Cuando se corrigen los datos por días hábiles, la producción industrial de mayo creció anualmente alrededor de 4,0 %.

“Los datos más recientes parecen indicar que se inició la recuperación industrial. Sin embargo, este repunte será a un ritmo gradual y se consolidará en el segundo semestre de 2016, cuando la refinería de Cartagena entre en plena capacidad de producción”, agregó Hernández.

Desde la firma Credicorp Capital apuestan que el crecimiento de este sector presentará una dinámica negativa debido a caídas importantes en el segmento de refinación de petróleo.

Camilo Durán, analista económico de Credicorp, estima que la reducción será cercana al 2,8 % en términos interanuales.

Aunque los pronósticos varían entre analistas, lo que resulta claro es que la industria está empezando a adaptarse a la nueva situación económica mundial y local.

Los industriales deben enfrentarse ante dos obstáculos: el uso de su capacidad instalada actual es bajo con respecto a los promedios históricos y la volatilidad en el tipo de cambio.

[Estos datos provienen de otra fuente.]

File: src/rtl/l2cache_core_pkg.sv
// Shared types for the L2 cache slice.
// Line geometry, FSM states and the bytewise merge helper.
package lc3b_types;

  localparam int ADDR_W  = 16;
  localparam int LINE_W  = 128;
  localparam int IDX_W   = 3;
  localparam int OFS_W   = 4;
  localparam int TAG_W   = ADDR_W - IDX_W - OFS_W;
  localparam int SETS    = 1 << IDX_W;
  localparam int SEL_W   = LINE_W / 8;
  localparam int L2_WAYS = 2;

  typedef logic [TAG_W-1:0]  l2_tag_t;
  typedef logic [IDX_W-1:0]  l2_idx_t;
  typedef logic [LINE_W-1:0] lc3b_line;
  typedef logic [ADDR_W-1:0] l2_addr_t;
  typedef logic [SEL_W-1:0]  l2_sel_t;

  typedef enum logic [1:0] {
    IDLE,
    COMPARE,
    WRITEBACK,
    FETCH
  } l2_state_t;

  function automatic lc3b_line l2_merge(
    input lc3b_line old_l,
    input lc3b_line new_l,
    input l2_sel_t  sel
  );
    lc3b_line r;
    r = old_l;
    for (int b = 0; b < SEL_W; b++)
      if (sel[b]) r[8*b +: 8] = new_l[8*b +: 8];
    return r;
  endfunction

endpackage

File: src/rtl/l2cache_core_if.sv
// Upstream request bus and downstream memory bus of the L2.
// slave = cache side, master = requester/memory side.
interface l2cache_core_if;
  import lc3b_types::*;

  logic     l2cache_cyc;
  logic     l2cache_stb;
  logic     l2cache_we;
  l2_addr_t l2cache_adr;
  l2_sel_t  l2cache_sel;
  lc3b_line l2cache_wdata;
  lc3b_line l2cache_rdata;
  logic     l2cache_ack;

  logic     pmem_cyc;
  logic     pmem_stb;
  logic     pmem_we;
  l2_addr_t pmem_adr;
  lc3b_line pmem_wdata;
  lc3b_line pmem_rdata;
  logic     pmem_ack;

  modport slave (
    input  l2cache_cyc, l2cache_stb, l2cache_we,
    input  l2cache_adr, l2cache_sel, l2cache_wdata,
    output l2cache_rdata, l2cache_ack,
    output pmem_cyc, pmem_stb, pmem_we,
    output pmem_adr, pmem_wdata,
    input  pmem_rdata, pmem_ack
  );

  modport master (
    output l2cache_cyc, l2cache_stb, l2cache_we,
    output l2cache_adr, l2cache_sel, l2cache_wdata,
    input  l2cache_rdata, l2cache_ack,
    input  pmem_cyc, pmem_stb, pmem_we,
    input  pmem_adr, pmem_wdata,
    output pmem_rdata, pmem_ack
  );

endinterface

File: src/rtl/l2cache_way.sv
// One way of the L2: tag/valid/dirty/data arrays.
// Combinational hit compare, fill and byte-merge write ports.
module l2cache_way
  import lc3b_types::*;
(
  input  logic     clk,
  input  logic     rst_n,
  input  l2_idx_t  idx,
  input  l2_tag_t  tag,
  output logic     hit,
  output logic     valid,
  output logic     dirty,
  output l2_tag_t  tag_out,
  output lc3b_line line,
  input  logic     wr_en,
  input  l2_sel_t  sel,
  input  lc3b_line wdata,
  input  logic     fill_en,
  input  lc3b_line fill_data,
  input  logic     clr_dirty
);

  l2_tag_t         tags [SETS];
  lc3b_line        data [SETS];
  logic [SETS-1:0] vld;
  logic [SETS-1:0] drt;

  assign valid   = vld[idx];
  assign dirty   = drt[idx];
  assign tag_out = tags[idx];
  assign line    = data[idx];
  assign hit     = vld[idx] && (tags[idx] == tag);

  // Data and tag storage; no reset, valid qualifies contents.
  always_ff @(posedge clk) begin
    if (fill_en) begin
      data[idx] <= fill_data;
      tags[idx] <= tag;
    end else if (wr_en) begin
      data[idx] <= l2_merge(data[idx], wdata, sel);
    end
  end

  // Valid and dirty state bits.
  always_ff @(posedge clk or negedge rst_n) begin
    if (!rst_n) begin
      vld <= '0;
      drt <= '0;
    end else if (fill_en) begin
      vld[idx] <= 1'b1;
      drt[idx] <= 1'b0;
    end else if (wr_en) begin
      drt[idx] <= 1'b1;
    end else if (clr_dirty) begin
      drt[idx] <= 1'b0;
    end
  end

endmodule

File: src/rtl/l2cache_core.sv
// 2-way write-back write-allocate L2 with 1-bit LRU per set.
// Optional hit/miss counters when L2CACHE_PERF_EN is defined.
module l2cache_core
  import lc3b_types::*;
(
  input  logic clk,
  input  logic rst_n,
  l2cache_core_if.slave bus
`ifdef L2CACHE_PERF_EN
  ,
  output logic [15:0] hit_count,
  output logic [15:0] miss_count
`endif
);

  l2_state_t state, state_nx;

  logic      req;
  l2_idx_t   idx;
  l2_tag_t   tag;
  logic      unused_ofs;

  logic [L2_WAYS-1:0] hit, vld, drt;
  logic [L2_WAYS-1:0] wr_en, fill_en, clr_dirty;
  l2_tag_t            wtag  [L2_WAYS];
  lc3b_line           wline [L2_WAYS];

  logic [SETS-1:0] lru;
  logic            lru_we;
  logic            hit_way;
  logic            victim;
  logic            vic, vic_nx;
  logic            vic_we;

  assign req        = bus.l2cache_cyc & bus.l2cache_stb;
  assign idx        = bus.l2cache_adr[OFS_W +: IDX_W];
  assign tag        = bus.l2cache_adr[ADDR_W-1 -: TAG_W];
  assign unused_ofs = ^bus.l2cache_adr[OFS_W-1:0];
  assign hit_way    = hit[1] & ~hit[0];

  for (genvar g = 0; g < L2_WAYS; g++) begin : g_way
    l2cache_way u_way (
      .clk       (clk),
      .rst_n     (rst_n),
      .idx       (idx),
      .tag       (tag),
      .hit       (hit[g]),
      .valid     (vld[g]),
      .dirty     (drt[g]),
      .tag_out   (wtag[g]),
      .line      (wline[g]),
      .wr_en     (wr_en[g]),
      .sel       (bus.l2cache_sel),
      .wdata     (bus.l2cache_wdata),
      .fill_en   (fill_en[g]),
      .fill_data (bus.pmem_rdata),
      .clr_dirty (clr_dirty[g])
    );
  end

  // Victim: empty way 0, then empty way 1, else LRU way.
  always_comb begin
    victim = lru[idx];
    priority case (1'b1)
      !vld[0]: victim = 1'b0;
      !vld[1]: victim = 1'b1;
      default: victim = lru[idx];
    endcase
  end

  // FSM state, LRU and latched victim.
  always_ff @(posedge clk or negedge rst_n) begin
    if (!rst_n) begin
      state <= IDLE;
      lru   <= '0;
      vic   <= 1'b0;
    end else begin
      state <= state_nx;
      if (lru_we) lru[idx] <= ~hit_way;
      if (vic_we) vic <= vic_nx;
    end
  end

  // Next state, bus outputs and array strobes.
  always_comb begin
    state_nx          = state;
    bus.l2cache_ack   = 1'b0;
    bus.l2cache_rdata = '0;
    bus.pmem_cyc      = 1'b0;
    bus.pmem_stb      = 1'b0;
    bus.pmem_we       = 1'b0;
    bus.pmem_adr      = '0;
    bus.pmem_wdata    = '0;
    wr_en             = '0;
    fill_en           = '0;
    clr_dirty         = '0;
    lru_we            = 1'b0;
    vic_we            = 1'b0;
    vic_nx            = vic;
    unique case (state)
      IDLE: begin
        if (req) state_nx = COMPARE;
      end
      COMPARE: begin
        if (!req) begin
          state_nx = IDLE;
        end else if (|hit) begin
          bus.l2cache_ack   = 1'b1;
          bus.l2cache_rdata = wline[hit_way];
          wr_en[hit_way]    = bus.l2cache_we;
          lru_we            = 1'b1;
          state_nx          = IDLE;
        end else begin
          vic_we   = 1'b1;
          vic_nx   = victim;
          state_nx = (vld[victim] & drt[victim]) ?
                     WRITEBACK : FETCH;
        end
      end
      WRITEBACK: begin
        bus.pmem_cyc   = 1'b1;
        bus.pmem_stb   = 1'b1;
        bus.pmem_we    = 1'b1;
        bus.pmem_adr   = {wtag[vic], idx, {OFS_W{1'b0}}};
        bus.pmem_wdata = wline[vic];
        if (bus.pmem_ack) begin
          clr_dirty[vic] = 1'b1;
          state_nx       = req ? FETCH : IDLE;
        end
      end
      FETCH: begin
        bus.pmem_cyc = 1'b1;
        bus.pmem_stb = 1'b1;
        bus.pmem_adr = {tag, idx, {OFS_W{1'b0}}};
        if (bus.pmem_ack) begin
          fill_en[vic] = 1'b1;
          state_nx     = req ? COMPARE : IDLE;
        end
      end
      default: state_nx = IDLE;
    endcase
  end

`ifdef L2CACHE_PERF_EN
  logic refetch;
  logic hit_inc, miss_inc;

  assign hit_inc  = (state == COMPARE) & req & (|hit) & ~refetch;
  assign miss_inc = (state == COMPARE) & req & ~(|hit);

  // Saturating counters; a re-compare after a fill is not a hit.
  always_ff @(posedge clk or negedge rst_n) begin
    if (!rst_n) begin
      refetch    <= 1'b0;
      hit_count  <= '0;
      miss_count <= '0;
    end else begin
      if (state == FETCH && bus.pmem_ack) refetch <= 1'b1;
      else if (state == COMPARE)          refetch <= 1'b0;
      if (hit_inc && hit_count != 16'hFFFF)
        hit_count <= hit_count + 16'd1;
      if (miss_inc && miss_count != 16'hFFFF)
        miss_count <= miss_count + 16'd1;
    end
  end
`endif

endmodule
File: src/flat_wrapper.sv
// flat-port wrapper written by rule: the top's interface ports become plain ports
module l2cache_core_flat import lc3b_types::*;
  (clk, rst_n, bus_l2cache_cyc, bus_l2cache_stb, bus_l2cache_we, bus_l2cache_adr, bus_l2cache_sel, bus_l2cache_wdata, bus_l2cache_rdata, bus_l2cache_ack, bus_pmem_cyc, bus_pmem_stb, bus_pmem_we, bus_pmem_adr, bus_pmem_wdata, bus_pmem_rdata, bus_pmem_ack);
  l2cache_core_if bus_i ();
  input  logic clk;
  input  logic rst_n;
  input wire logic [$bits(bus_i.l2cache_cyc)-1:0] bus_l2cache_cyc;
  input wire logic [$bits(bus_i.l2cache_stb)-1:0] bus_l2cache_stb;
  input wire logic [$bits(bus_i.l2cache_we)-1:0] bus_l2cache_we;
  input wire logic [$bits(bus_i.l2cache_adr)-1:0] bus_l2cache_adr;
  input wire logic [$bits(bus_i.l2cache_sel)-1:0] bus_l2cache_sel;
  input wire logic [$bits(bus_i.l2cache_wdata)-1:0] bus_l2cache_wdata;
  output wire logic [$bits(bus_i.l2cache_rdata)-1:0] bus_l2cache_rdata;
  output wire logic [$bits(bus_i.l2cache_ack)-1:0] bus_l2cache_ack;
  output wire logic [$bits(bus_i.pmem_cyc)-1:0] bus_pmem_cyc;
  output wire logic [$bits(bus_i.pmem_stb)-1:0] bus_pmem_stb;
  output wire logic [$bits(bus_i.pmem_we)-1:0] bus_pmem_we;
  output wire logic [$bits(bus_i.pmem_adr)-1:0] bus_pmem_adr;
  output wire logic [$bits(bus_i.pmem_wdata)-1:0] bus_pmem_wdata;
  input wire logic [$bits(bus_i.pmem_rdata)-1:0] bus_pmem_rdata;
  input wire logic [$bits(bus_i.pmem_ack)-1:0] bus_pmem_ack;
  assign bus_i.l2cache_cyc = bus_l2cache_cyc;
  assign bus_i.l2cache_stb = bus_l2cache_stb;
  assign bus_i.l2cache_we = bus_l2cache_we;
  assign bus_i.l2cache_adr = bus_l2cache_adr;
  assign bus_i.l2cache_sel = bus_l2cache_sel;
  assign bus_i.l2cache_wdata = bus_l2cache_wdata;
  assign bus_l2cache_rdata = bus_i.l2cache_rdata;
  assign bus_l2cache_ack = bus_i.l2cache_ack;
  assign bus_pmem_cyc = bus_i.pmem_cyc;
  assign bus_pmem_stb = bus_i.pmem_stb;
  assign bus_pmem_we = bus_i.pmem_we;
  assign bus_pmem_adr = bus_i.pmem_adr;
  assign bus_pmem_wdata = bus_i.pmem_wdata;
  assign bus_i.pmem_rdata = bus_pmem_rdata;
  assign bus_i.pmem_ack = bus_pmem_ack;
  l2cache_core u_core (.clk(clk), .rst_n(rst_n), .bus(bus_i));
endmodule
File: config.mk
export PLATFORM = sky130hd
export DESIGN_NAME = l2cache_core_flat
export DESIGN_NICKNAME = d
export VERILOG_FILES = /design/src/rtl/l2cache_core_pkg.sv /design/src/rtl/l2cache_core_if.sv /design/src/rtl/l2cache_way.sv /design/src/rtl/l2cache_core.sv /design/src/flat_wrapper.sv
export SDC_FILE = /design/constraint.sdc
export NUM_CORES = 2
export LEC_CHECK = 0
export BUFFER_PORTS_ARGS = -buffer_cell sky130_fd_sc_hd__buf_2
export CORE_ASPECT_RATIO = 1.4
export CORE_MARGIN = 10
export CORE_UTILIZATION = 45
export CTS_CLUSTER_DIAMETER = 200
export DETAILED_ROUTE_END_ITERATION = 12
export GPL_ROUTABILITY_DRIVEN = 0
export HOLD_SLACK_MARGIN = 0.06
export PLACE_DENSITY_LB_ADDON = 0.15
export SYNTH_ARGS = -nofsm -noshare
export SYNTH_HDL_FRONTEND = slang
export SYNTH_HIERARCHICAL = 1
export SYNTH_SLANG_ARGS = --single-unit
File: constraint.sdc
create_clock -name clk -period 15.9 [get_ports clk]
set_input_delay 3.18 -clock clk [delete_from_list [all_inputs] [get_ports clk]]
set_output_delay 3.18 -clock clk [all_outputs]
set_load 0.02 [all_outputs]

La actividad manufacturera está siendo afectada de manera significativa por el nivel elevado de la tasa de cambio, cercano a los 3.000 pesos, que dificulta la inversión en maquinaria e insumos.

La devaluación encarece el ejercicio productivo y tiene a reducir los ingresos de las empresas.

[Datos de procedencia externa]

===== src/rtl/cnn_pkg.sv =====
// Shared definitions for the CNN datapath blocks.
// Provides default data widths, a constant-evaluable ceil(log2) and small
// helpers describing the size and latency of a KxK multiply-adder tree.
package cnn_pkg;

    localparam int CNN_PIXEL_W  = 8;
    localparam int CNN_WEIGHT_W = 8;
    localparam int CNN_ACC_W    = 32;

    // ceil(log2(v)); returns 0 for v <= 1.
    function automatic int CLOG2(input int v);
        int r;
        r = 0;
        for (int i = 0; i < 31; i++) begin
            if ((32'sd1 <<< i) < v) begin
                r = i + 1;
            end
        end
        return r;
    endfunction

    // Number of elements in a KxK window.
    function automatic int win_size(input int k);
        return k * k;
    endfunction

    // Number of live partial sums at reduction level l of an n-input tree.
    function automatic int tree_count(input int n, input int l);
        return (n + (32'sd1 <<< l) - 32'sd1) >>> l;
    endfunction

    // Edges from window capture to result: one product stage plus adder levels.
    function automatic int tree_latency(input int k);
        return 32'sd1 + CLOG2(k * k);
    endfunction

endpackage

Para Wilson Tovar es indiscutible que el endeudamiento de muchas empresas de la industria en moneda extranjera, ha pesado en lo corrido del año pues estas deudas crecieron cerca de un 40 %, afectando no solamente el saldo sino los costos financieros implícitos.

“El sector industrial como cualquier otro sector de la economía utilizan deuda como fuente de apalancamiento para crear valor, pero en el entendido que las ventas no vienen el panorama financiero se enrarece”, indicó Tovar.

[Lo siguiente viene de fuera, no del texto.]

--- src/flat_wrapper.sv ---
// flat-port wrapper written by rule: the top's interface ports become plain ports
module count_display_flat import display_pkg::*;
#(
  parameter int unsigned REFRESH_DIV = 50000,
  parameter bit          BLANK_LZ    = 1'b1
)
  (clk, reset, bus_count, bus_tens, bus_ones, bus_bcd_valid, bus_ovf, bus_seg, bus_an);
  count_display_if bus_i ();
  input  logic clk;
  input  logic reset;
  input wire logic [$bits(bus_i.count)-1:0] bus_count;
  output wire logic [$bits(bus_i.tens)-1:0] bus_tens;
  output wire logic [$bits(bus_i.ones)-1:0] bus_ones;
  output wire logic [$bits(bus_i.bcd_valid)-1:0] bus_bcd_valid;
  output wire logic [$bits(bus_i.ovf)-1:0] bus_ovf;
  output wire logic [$bits(bus_i.seg)-1:0] bus_seg;
  output wire logic [$bits(bus_i.an)-1:0] bus_an;
  assign bus_i.count = bus_count;
  assign bus_tens = bus_i.tens;
  assign bus_ones = bus_i.ones;
  assign bus_bcd_valid = bus_i.bcd_valid;
  assign bus_ovf = bus_i.ovf;
  assign bus_seg = bus_i.seg;
  assign bus_an = bus_i.an;
  count_display #(.REFRESH_DIV(REFRESH_DIV), .BLANK_LZ(BLANK_LZ)) u_core (.clk(clk), .reset(reset), .bus(bus_i));
endmodule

No obstante, el economista de Credicorp Capital, Camilo Durán, expresa que se debe tener en cuenta los beneficios de la depreciación del peso: “Por un lado, la pérdida de valor de nuestra moneda frente al dólar incentiva en gran medida a los exportadores de los bienes producidos en el país, y, por otra parte, beneficia a aquellos productos nacionales que compiten con bienes importados”.

En todo caso, los especialistas creen que el ‘súper dólar’ debería alentar gradualmente la producción de la industria con la mejora gradual en el ritmo de crecimiento de los principales socios comerciales, mientras que la reducción de los aranceles a las importaciones (Pipe 2.0) apoyaría la expansión de este sector.

En adición, la reapertura de la refinería de Cartagena contribuirá fuertemente a mejorar los indicadores de la industria, dado su peso relativo en la muestra total (20 %).

CONSUMO DE HOGARES, FORTALEZA DE LAS VENTAS MINORISTAS

Para junio, se espera que las ventas minoristas continúen presentando una tasa de crecimiento positiva, consolidando la recuperación observada en mayo.

Este indicador resulta relevante porque permite analizar y seguir de cerca la dinámica del consumo privado de la economía en una frecuencia mensual.

Además, permite anticipar cómo será la evolución del consumo privado en las cuentas nacionales (PIB) debido a que el consumo de los hogares representa cerca del 65 por ciento del PIB total.

Acciones y Valores le apuesta a un crecimiento modesto en el mes de junio cercano al 3,0 %, mientras que Credicorp Capital espera que el comercio minorista tenga un incremento interanual de 3,2 %.

Mauricio Hernández, especialista económico de BBVA, estima una dinámica positiva junto a una variación positiva de 5,5 % en este indicador.

“Esperamos un crecimiento alto porque las ventas de carros en el mes estuvieron relativamente estables respecto al año anterior. A diferencia de los meses anteriores, en junio las ventas de carros no restaron al crecimiento del total de las ventas minoristas”, añadió Hernández.

Teniendo en cuenta la fuerte depreciación del peso, la inflación que se ubica por encima del techo del rango meta del Banco de la República y la desaceleración económica, se estima que durante la segunda mitad del año, las ventas minoristas continúen con crecimiento positivo.